### Task description
Every line of the data that includes "target" should be copied out.

### Collected data

## src/rtl/tbt_pkg.sv

```systemverilog
package tbt_pkg;

  localparam int FLAG_BIT = 7;
  localparam int EN_BIT   = 6;
  localparam int SEL_MSB  = 5;
  localparam int SEL_LSB  = 3;
  localparam int RSV_BIT  = 2;
  localparam int SEL_W    = SEL_MSB - SEL_LSB + 1;
  localparam int NUM_TAPS = 1 << SEL_W;
  localparam int LOW_TAPS = 3;

  typedef struct packed {
    logic             cntClr;
    logic [SEL_W-1:0] tapSel;
  } tbt_ctl_t;

  function automatic int tapExp(input int code, input int lowBase, input int highBase);
    if (code < LOW_TAPS) return lowBase + code;
    return highBase + code - LOW_TAPS;
  endfunction

endpackage

```

## src/rtl/tbt_datapath.sv

```systemverilog
module tbt_datapath
  import tbt_pkg::*;
#(
  parameter int LOW_BASE  = 11,
  parameter int HIGH_BASE = 22
) (
  input  logic     clk,
  input  tbt_ctl_t ctl,
  output logic     elapse
);

  localparam int CNT_W = tapExp(NUM_TAPS - 1, LOW_BASE, HIGH_BASE);

  logic [CNT_W-1:0]    cnt;
  logic [NUM_TAPS-1:0] tapHit;

  always_ff @(posedge clk) begin
    if (ctl.cntClr) cnt <= '0;
    else            cnt <= cnt + 1'b1;
  end

  // Each tap flags the cycle before a carry into its bit.
  for (genvar k = 0; k < NUM_TAPS; k++) begin : g_tap
    localparam int EXPO = tapExp(k, LOW_BASE, HIGH_BASE);
    assign tapHit[k] = &cnt[EXPO-1:0];
  end

  assign elapse = tapHit[ctl.tapSel];

endmodule

```

## src/rtl/tbt_ctrl.sv

```systemverilog
module tbt_ctrl
  import tbt_pkg::*;
(
  input  logic       clk,
  input  logic       rst,
  input  logic       swRst,
  input  logic       csHit,
  input  logic       wrStb,
  input  logic [7:0] wrData,
  input  logic       rmwRead,
  input  logic       elapse,
  output tbt_ctl_t   ctl,
  output logic [7:0] regView,
  output logic [7:0] rdData,
  output logic       irq
);

  logic             flagQ;
  logic             enQ;
  logic [SEL_W-1:0] selQ;
  logic [1:0]       spareQ;
  logic             wrHit;
  logic             unusedRsv;

  assign wrHit     = csHit & wrStb;
  assign unusedRsv = wrData[RSV_BIT];

  always_ff @(posedge clk) begin
    if (rst) begin
      flagQ <= 1'b0;
    end else if (swRst) begin
      flagQ <= 1'b0;
    end else if (elapse) begin
      flagQ <= 1'b1;
    end else if (wrHit && !wrData[FLAG_BIT]) begin
      flagQ <= 1'b0;
    end
  end

  always_ff @(posedge clk) begin
    if (rst) begin
      enQ    <= 1'b0;
      selQ   <= '0;
      spareQ <= '0;
    end else if (swRst) begin
      enQ <= 1'b0;
    end else if (wrHit) begin
      enQ    <= wrData[EN_BIT];
      selQ   <= wrData[SEL_MSB:SEL_LSB];
      spareQ <= wrData[1:0];
    end
  end

  assign ctl.cntClr = rst;
  assign ctl.tapSel = selQ;

  assign regView = {flagQ, enQ, selQ, 1'b0, spareQ};
  assign rdData  = {flagQ | rmwRead, regView[6:0]};
  assign irq     = flagQ & enQ;

endmodule

```

## src/rtl/tbt_timer.sv

```systemverilog
module tbt_timer
  import tbt_pkg::*;
#(
  parameter int LOW_BASE  = 11,
  parameter int HIGH_BASE = 22
) (
  input  logic       clk,
  input  logic       rst,
  input  logic       swRst,
  input  logic       csHit,
  input  logic       wrStb,
  input  logic [7:0] wrData,
  input  logic       rmwRead,
  output logic [7:0] rdData,
  output logic       irq
);

  tbt_ctl_t   ctl;
  logic       elapse;
  logic [7:0] regView;

  tbt_ctrl u_ctrl (
    .clk     (clk),
    .rst     (rst),
    .swRst   (swRst),
    .csHit   (csHit),
    .wrStb   (wrStb),
    .wrData  (wrData),
    .rmwRead (rmwRead),
    .elapse  (elapse),
    .ctl     (ctl),
    .regView (regView),
    .rdData  (rdData),
    .irq     (irq)
  );

  tbt_datapath #(
    .LOW_BASE  (LOW_BASE),
    .HIGH_BASE (HIGH_BASE)
  ) u_dp (
    .clk    (clk),
    .ctl    (ctl),
    .elapse (elapse)
  );

endmodule

```
### config.mk
export PLATFORM = sky130hd
export DESIGN_NAME = dbgh_host_shifter
export DESIGN_NICKNAME = d
export VERILOG_FILES = /design/src/rtl/dbgh_pkg.sv /design/src/rtl/dbgh_sync.sv /design/src/rtl/dbgh_half_timer.sv /design/src/rtl/dbgh_frame_shift.sv /design/src/rtl/dbgh_host_shifter.sv
export SDC_FILE = /design/constraint.sdc
export NUM_CORES = 1
export LEC_CHECK = 0
export CORE_UTILIZATION = 49
export CTS_CLUSTER_SIZE = 30
export DETAILED_ROUTE_END_ITERATION = 10
export HOLD_SLACK_MARGIN = 0.06
export MAX_ROUTING_LAYER = met4
export PLACE_DENSITY = 0.79
export SLEW_MARGIN = 20
export SYNTH_ARGS = -nofsm -noshare
export SYNTH_HDL_FRONTEND = slang
export SYNTH_SLANG_ARGS = --single-unit
### constraint.sdc
create_clock -name clk -period 5.8 [get_ports clk]
set_input_delay 0.87 -clock clk [delete_from_list [all_inputs] [get_ports clk]]
set_output_delay 0.87 -clock clk [all_outputs]
set_load 0.005 [all_outputs]
### src/rtl/dbgh_pkg.sv
// Shared types and default sizes for the debug host shifter.
// Assumes nothing beyond IEEE 1800-2017.
package dbgh_pkg;
    localparam int LONG_DATA_W  = 32;
    localparam int SHORT_DATA_W = 7;

    typedef enum logic [1:0] {
        ST_IDLE,
        ST_WAIT,
        ST_SHIFT
    } host_state_e;
endpackage

### src/rtl/dbgh_sync.sv
// Multi-flop synchronizer for the asynchronous target response line.
// Assumes STAGES >= 1; the reset value is the "target busy" level.
module dbgh_sync #(
    parameter int STAGES    = 2,
    parameter bit RESET_VAL = 1'b1
) (
    input  logic clk,
    input  logic rst_n,
    input  logic d,
    output logic q
);
    logic [STAGES-1:0] chain;

    for (genvar i = 0; i < STAGES; i++) begin : g_stage
        if (i == 0) begin : g_first
            // First stage samples the raw line.
            always_ff @(posedge clk) begin
                if (!rst_n) chain[i] <= RESET_VAL;
                else        chain[i] <= d;
            end
        end else begin : g_next
            // Later stages pass the value along the chain.
            always_ff @(posedge clk) begin
                if (!rst_n) chain[i] <= RESET_VAL;
                else        chain[i] <= chain[i-1];
            end
        end
    end

    assign q = chain[STAGES-1];
endmodule

### src/rtl/dbgh_half_timer.sv
// Half-period timer: while run is high, tick pulses once every half_div
// cycles (a half_div of 0 behaves as 1). Restarts from zero when run drops.
module dbgh_half_timer #(
    parameter int DIV_W = 8
) (
    input  logic             clk,
    input  logic             rst_n,
    input  logic             run,
    input  logic [DIV_W-1:0] half_div,
    output logic             tick
);
    logic [DIV_W-1:0] cnt;
    logic [DIV_W-1:0] last;

    // Terminal count of one half period.
    always_comb last = (half_div == '0) ? '0 : half_div - DIV_W'(1);

    assign tick = run && (cnt == last);

    // Count cycles inside the current half period.
    always_ff @(posedge clk) begin
        if (!rst_n || !run) cnt <= '0;
        else if (tick)      cnt <= '0;
        else                cnt <= cnt + DIV_W'(1);
    end
endmodule

### src/rtl/dbgh_frame_shift.sv
// Frame shifter: holds the outgoing frame MSB first and collects the
// incoming bits LSB-side. Assumes load, step and sample are never
// asserted in the same cycle.
module dbgh_frame_shift #(
    parameter int FRAME_W = 35
) (
    input  logic               clk,
    input  logic               rst_n,
    input  logic               load,
    input  logic [FRAME_W-1:0] load_frame,
    input  logic               step,
    input  logic               sample,
    input  logic               rx_bit,
    output logic               tx_bit,
    output logic [FRAME_W-1:0] rx_word
);
    logic [FRAME_W-1:0] tx_sr;

    // Outgoing bits: load left-aligned, move one place per bit time.
    always_ff @(posedge clk) begin
        if (!rst_n)    tx_sr <= '0;
        else if (load) tx_sr <= load_frame;
        else if (step) tx_sr <= {tx_sr[FRAME_W-2:0], 1'b0};
    end

    // Incoming bits: cleared per command so short replies read zero above.
    always_ff @(posedge clk) begin
        if (!rst_n || load) rx_word <= '0;
        else if (sample)    rx_word <= {rx_word[FRAME_W-2:0], rx_bit};
    end

    assign tx_bit = tx_sr[FRAME_W-1];
endmodule

### src/rtl/dbgh_host_shifter.sv
// Debug host command shifter. Accepts one command, waits for the target
// to pull dbg_rsp low, then clocks out a 10- or 35-bit frame while
// collecting the target's reply. Assumes cfg_half_div > SYNC_STAGES and
// that configuration is stable while a command is in flight.
module dbgh_host_shifter
    import dbgh_pkg::*;
#(
    parameter int DIV_W       = 8,
    parameter int WAIT_W      = 16,
    parameter int SYNC_STAGES = 2,
    parameter int LONG_DATA   = LONG_DATA_W,
    parameter int SHORT_DATA  = SHORT_DATA_W
) (
    input  logic                 clk,
    input  logic                 rst_n,
    input  logic [DIV_W-1:0]     cfg_half_div,
    input  logic [WAIT_W-1:0]    cfg_wait_limit,
    input  logic                 cmd_valid,
    output logic                 cmd_ready,
    input  logic                 cmd_mode,
    input  logic                 cmd_ctrl,
    input  logic [LONG_DATA-1:0] cmd_data,
    output logic                 dbg_clk,
    output logic                 dbg_cmd,
    input  logic                 dbg_rsp,
    output logic                 rsp_valid,
    output logic                 rsp_status0,
    output logic                 rsp_status1,
    output logic [LONG_DATA-1:0] rsp_data,
    output logic                 rsp_timeout
);
    localparam int LONG_LEN  = LONG_DATA + 3;
    localparam int SHORT_LEN = SHORT_DATA + 3;
    localparam int CNT_W     = $clog2(LONG_LEN);
    localparam logic [CNT_W-1:0] LONG_LAST  = CNT_W'(LONG_LEN - 1);
    localparam logic [CNT_W-1:0] SHORT_LAST = CNT_W'(SHORT_LEN - 1);

    host_state_e          state;
    logic                 clk_q, low_phase, short_q, rsp_sync, tick, tx_bit;
    logic [CNT_W-1:0]     bit_cnt, frame_last;
    logic [WAIT_W-1:0]    wait_cnt, wait_last;
    logic [LONG_LEN-1:0]  load_frame, rx_word;
    logic                 load, step, sample, frame_end, ready_bit;
    logic                 st0_now, st1_now;
    logic [LONG_DATA-1:0] data_now;

    dbgh_sync #(.STAGES(SYNC_STAGES), .RESET_VAL(1'b1)) u_sync (
        .clk(clk), .rst_n(rst_n), .d(dbg_rsp), .q(rsp_sync)
    );

    dbgh_half_timer #(.DIV_W(DIV_W)) u_timer (
        .clk(clk), .rst_n(rst_n), .run(state == ST_SHIFT),
        .half_div(cfg_half_div), .tick(tick)
    );

    dbgh_frame_shift #(.FRAME_W(LONG_LEN)) u_shift (
        .clk(clk), .rst_n(rst_n), .load(load), .load_frame(load_frame),
        .step(step), .sample(sample), .rx_bit(rsp_sync),
        .tx_bit(tx_bit), .rx_word(rx_word)
    );

    // Build the outgoing frame, left-aligned so the start bit leaves first.
    always_comb begin
        load_frame = '0;
        if (cmd_mode)
            load_frame[LONG_LEN-1 -: SHORT_LEN] =
                {1'b1, cmd_mode, cmd_ctrl, cmd_data[SHORT_DATA-1:0]};
        else
            load_frame = {1'b1, cmd_mode, cmd_ctrl, cmd_data};
    end

    // Pick reply fields out of the captured bits by frame size.
    always_comb begin
        if (short_q) begin
            ready_bit = rx_word[SHORT_LEN-1];
            st0_now   = rx_word[SHORT_DATA+1];
            st1_now   = rx_word[SHORT_DATA];
            data_now  = LONG_DATA'(rx_word[SHORT_DATA-1:0]);
        end else begin
            ready_bit = rx_word[LONG_LEN-1];
            st0_now   = rx_word[LONG_DATA+1];
            st1_now   = rx_word[LONG_DATA];
            data_now  = rx_word[LONG_DATA-1:0];
        end
    end

    // Strobes shared by the FSM and the shifter.
    always_comb begin
        frame_last = short_q ? SHORT_LAST : LONG_LAST;
        wait_last  = (cfg_wait_limit == '0) ? '0 : cfg_wait_limit - WAIT_W'(1);
        load       = (state == ST_IDLE) && cmd_valid;
        sample     = (state == ST_SHIFT) && tick && !low_phase;
        frame_end  = (state == ST_SHIFT) && tick && low_phase && (bit_cnt == frame_last);
        step       = (state == ST_SHIFT) && tick && low_phase && (bit_cnt != frame_last);
    end

    // Control FSM: accept, wait for target ready, run the bit clock, reply.
    always_ff @(posedge clk) begin
        if (!rst_n) begin
            state       <= ST_IDLE;
            clk_q       <= 1'b1;
            low_phase   <= 1'b0;
            short_q     <= 1'b0;
            bit_cnt     <= '0;
            wait_cnt    <= '0;
            rsp_valid   <= 1'b0;
            rsp_status0 <= 1'b0;
            rsp_status1 <= 1'b0;
            rsp_data    <= '0;
            rsp_timeout <= 1'b0;
        end else begin
            rsp_valid <= 1'b0;
            case (state)
                ST_IDLE: begin
                    if (cmd_valid) begin
                        short_q  <= cmd_mode;
                        wait_cnt <= '0;
                        state    <= ST_WAIT;
                    end
                end
                ST_WAIT: begin
                    if (!rsp_sync) begin
                        bit_cnt   <= '0;
                        low_phase <= 1'b0;
                        state     <= ST_SHIFT;
                    end else if (wait_cnt >= wait_last) begin
                        rsp_valid   <= 1'b1;
                        rsp_timeout <= 1'b1;
                        rsp_status0 <= 1'b0;
                        rsp_status1 <= 1'b0;
                        rsp_data    <= '0;
                        state       <= ST_IDLE;
                    end else begin
                        wait_cnt <= wait_cnt + WAIT_W'(1);
                    end
                end
                ST_SHIFT: begin
                    if (tick && !low_phase) begin
                        clk_q     <= 1'b0;
                        low_phase <= 1'b1;
                    end else if (tick) begin
                        clk_q     <= 1'b1;
                        low_phase <= 1'b0;
                        if (frame_end) begin
                            rsp_valid   <= 1'b1;
                            rsp_timeout <= 1'b0;
                            rsp_status0 <= st0_now;
                            rsp_status1 <= st1_now;
                            rsp_data    <= data_now;
                            state       <= ST_IDLE;
                        end else begin
                            bit_cnt <= bit_cnt + CNT_W'(1);
                        end
                    end
                end
                default: state <= ST_IDLE;
            endcase
        end
    end

    assign cmd_ready = (state == ST_IDLE);
    assign dbg_clk   = clk_q;
    assign dbg_cmd   = (state == ST_SHIFT) && tx_bit;

    // link rests with clock high and command low outside a frame.
    p_idle_levels_r9: assert property (@(posedge clk) disable iff (!rst_n)
        (state != ST_SHIFT) |-> (dbg_clk && !dbg_cmd));
    // a busy target keeps the host from starting a frame.
    p_gate_busy_r2: assert property (@(posedge clk) disable iff (!rst_n)
        (state == ST_WAIT && rsp_sync) |=> (state != ST_SHIFT));
    // the command line moves only while the debug clock is high.
    p_cmd_edge_r6: assert property (@(posedge clk) disable iff (!rst_n)
        !$stable(dbg_cmd) |-> dbg_clk);
    // the reply strobe lasts one cycle.
    p_pulse_r8: assert property (@(posedge clk) disable iff (!rst_n)
        rsp_valid |=> !rsp_valid);
    // an accepted command closes the input until the reply.
    p_accept_r8: assert property (@(posedge clk) disable iff (!rst_n)
        (cmd_valid && cmd_ready) |=> !cmd_ready);
    // a timed-out reply carries no status or data.
    p_timeout_r7: assert property (@(posedge clk) disable iff (!rst_n)
        (rsp_valid && rsp_timeout) |-> (rsp_data == '0 && !rsp_status0 && !rsp_status1));
    // the bit counter stays inside the frame chosen at acceptance.
    p_bitcnt_r3: assert property (@(posedge clk) disable iff (!rst_n)
        (state == ST_SHIFT) |-> (bit_cnt <= frame_last));
    // the first bit captured in a completed frame is the ready bit 0.
    p_ready_bit_r4: assert property (@(posedge clk) disable iff (!rst_n)
        frame_end |-> !ready_bit);
endmodule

### Your response
// Multi-flop synchronizer for the asynchronous target response line.
// Assumes STAGES >= 1; the reset value is the "target busy" level.
// Debug host command shifter. Accepts one command, waits for the target
// collecting the target's reply. Assumes cfg_half_div > SYNC_STAGES and
    // Control FSM: accept, wait for target ready, run the bit clock, reply.
    // a busy target keeps the host from starting a frame.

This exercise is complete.